Desculpe-me, mas já não me agrada tanto. Parece-me também "fabricada". Enfim, como diz Edupa, com o contexto ficaria mais fácil encontrar a melhor solução.

JC


----------



## Outsider

De qualquer maneira, vai ter de ser fabricada. _Empowerment_ também é uma palavra recente em inglês.


----------



## Vanda

Catarina, veja como a wikipedia trata empowerment em português.


----------



## a_catarina

Obrigada, Vanda, pelo link da Wikipédia. Eles usam o termo 'autonomia', no entanto, o texto onde encontrei a palavras fala de relações de poder e da necessidade das mulheres alcançarem mais poder... Portanto, vou pensar bem em todas as sugestões que me deixaram aqui, e tentar encontrar a mais próxima do significado original.
Obrigada a todos pela vossa ajuda.


----------



## tuxdequebec

Archimec said:


> No Quebec, Canadá, o "Projet Waska", cuja missão é justamente promover o 'empowerment' de indivíduos e organismos, o termo é expresso em francês por "autonomie" e "autonomisation".

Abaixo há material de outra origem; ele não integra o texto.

`src/rtl/alu_if.sv`:
```
// Operand/result bundle between the WISC datapath and the alu.
interface alu_if;
   logic [15:0] data_one;
   logic [15:0] data_two;
   logic [3:0]  shift;
   logic [2:0]  control;
   logic [15:0] result;
   logic [2:0]  flags;
   logic        done;

   modport master (
      output data_one, data_two, shift, control,
      input  result, flags, done
   );

   modport slave (
      input  data_one, data_two, shift, control,
      output result, flags, done
   );
endinterface

```
`src/rtl/alu.sv`:
```
// 16-bit WISC ALU: combinational result, registered Z/V/N flags, input-stable done.
// Optional macro ALU_SAT_EN: saturate ADD/SUB/INC on signed overflow.
module alu #(
   parameter int unsigned WIDTH = 16
) (
   input logic   clk,
   input logic   rst_n,
   alu_if.slave  bus
);
   localparam int unsigned MSB    = WIDTH - 1;
   localparam int unsigned SAMP_W = 3 + 2 * WIDTH + 4;

   localparam logic [2:0] OP_ADD  = 3'b000;
   localparam logic [2:0] OP_SUB  = 3'b001;
   localparam logic [2:0] OP_NAND = 3'b010;
   localparam logic [2:0] OP_XOR  = 3'b011;
   localparam logic [2:0] OP_INC  = 3'b100;
   localparam logic [2:0] OP_SRA  = 3'b101;
   localparam logic [2:0] OP_SRL  = 3'b110;
   localparam logic [2:0] OP_SLL  = 3'b111;

   logic [WIDTH-1:0]  a;
   logic [WIDTH-1:0]  b;
   logic [WIDTH-1:0]  arith;
   logic [WIDTH-1:0]  res;
   logic              ovf;
   logic              is_arith;
   logic              set_flags;
   logic [2:0]        flags_d;
   logic [2:0]        flags_q;
   logic [SAMP_W-1:0] samp_d;
   logic [SAMP_W-1:0] samp_q;
   logic              valid_q;

   assign a = WIDTH'(bus.data_one);
   assign b = WIDTH'(bus.data_two);

   // Result datapath; overflow direction always follows A's sign for add and subtract.
   always_comb begin
      arith     = '0;
      ovf       = 1'b0;
      res       = '0;
      is_arith  = 1'b0;
      set_flags = 1'b0;
      case (bus.control)
         OP_ADD, OP_INC: begin
            arith     = a + b;
            ovf       = (a[MSB] == b[MSB]) && (arith[MSB] != a[MSB]);
            is_arith  = 1'b1;
            set_flags = 1'b1;
         end
         OP_SUB: begin
            arith     = a - b;
            ovf       = (a[MSB] != b[MSB]) && (arith[MSB] != a[MSB]);
            is_arith  = 1'b1;
            set_flags = 1'b1;
         end
         OP_NAND: begin
            res       = ~(a & b);
            set_flags = 1'b1;
         end
         OP_XOR: begin
            res       = a ^ b;
            set_flags = 1'b1;
         end
         OP_SRA:  res = WIDTH'($signed(a) >>> bus.shift);
         OP_SRL:  res = a >> bus.shift;
         OP_SLL:  res = a << bus.shift;
         default: res = '0;
      endcase
      if (is_arith) begin
`ifdef ALU_SAT_EN
         if (ovf) res = a[MSB] ? {1'b1, {(WIDTH-1){1'b0}}} : {1'b0, {(WIDTH-1){1'b1}}};
         else     res = arith;
`else
         res = arith;
`endif
      end
   end

   assign flags_d = {(res == '0), (is_arith & ovf), (is_arith & res[MSB])};
   assign samp_d  = {bus.control, bus.data_one, bus.data_two, bus.shift};

   // Flag register holds across shift opcodes.
   always_ff @(posedge clk or negedge rst_n) begin
      if (!rst_n) begin
         flags_q <= 3'b000;
         samp_q  <= '0;
         valid_q <= 1'b0;
      end else begin
         if (set_flags) flags_q <= flags_d;
         samp_q  <= samp_d;
         valid_q <= 1'b1;
      end
   end

   assign bus.result = 16'(res);
   assign bus.flags  = flags_q;
   assign bus.done   = valid_q & (samp_q == samp_d);
endmodule

```
`src/flat_wrapper.sv`:
```
// flat-port wrapper written by rule: the top's interface ports become plain ports
module alu_flat 
#(
   parameter int unsigned WIDTH = 16
)
  (clk, rst_n, bus_data_one, bus_data_two, bus_shift, bus_control, bus_result, bus_flags, bus_done);
  alu_if bus_i ();
  input logic clk;
  input logic rst_n;
  input wire logic [$bits(bus_i.data_one)-1:0] bus_data_one;
  input wire logic [$bits(bus_i.data_two)-1:0] bus_data_two;
  input wire logic [$bits(bus_i.shift)-1:0] bus_shift;
  input wire logic [$bits(bus_i.control)-1:0] bus_control;
  output wire logic [$bits(bus_i.result)-1:0] bus_result;
  output wire logic [$bits(bus_i.flags)-1:0] bus_flags;
  output wire logic [$bits(bus_i.done)-1:0] bus_done;
  assign bus_i.data_one = bus_data_one;
  assign bus_i.data_two = bus_data_two;
  assign bus_i.shift = bus_shift;
  assign bus_i.control = bus_control;
  assign bus_result = bus_i.result;
  assign bus_flags = bus_i.flags;
  assign bus_done = bus_i.done;
  alu #(.WIDTH(WIDTH)) u_core (.clk(clk), .rst_n(rst_n), .bus(bus_i));
endmodule
```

Vous pouvez trouver l'autonomie de l'individu et de l'organisme sur le site de _Waska, autonomie et services techniques communautaires_ (bilingue français-anglais). Dans Google, chercher «waska autonomie» et une bonne vingtaines de liens apparaîtront.

J'oublie... Dans Facebook, il y a la cause «Individus et organismes autonomes! Empowered individuals and organizations».


----------



## alini

Sei que meus 2 cents vêm com um tanto de atraso, mas já vi o tal empoderamento ser bastante usado e mesmo Paulo Freire já o usava:

http://www.paulofreire.org/pub/Crpf/CrpfAcervo000120/Paulo_Freire_e_o_conceito_de_empoderamento.pdf

Não consigo copiar para cá, mas um trecho logo na segunda página pode ajudar a explicar a apropriação do neologismo por determinados ramos das ciências humanas. Não acho que seja uma palavra tão horrível se consegue abarcar aquilo a que se propõe. E, afinal, novas palavras criadas para representar novos conceitos não devem ser, assim, tão desmerecidas


----------



## Outsider

Outra sugestão que me ocorre é «capacitação».

P.S. Reparei nesta discussão sobre o mesmo em espanhol.


----------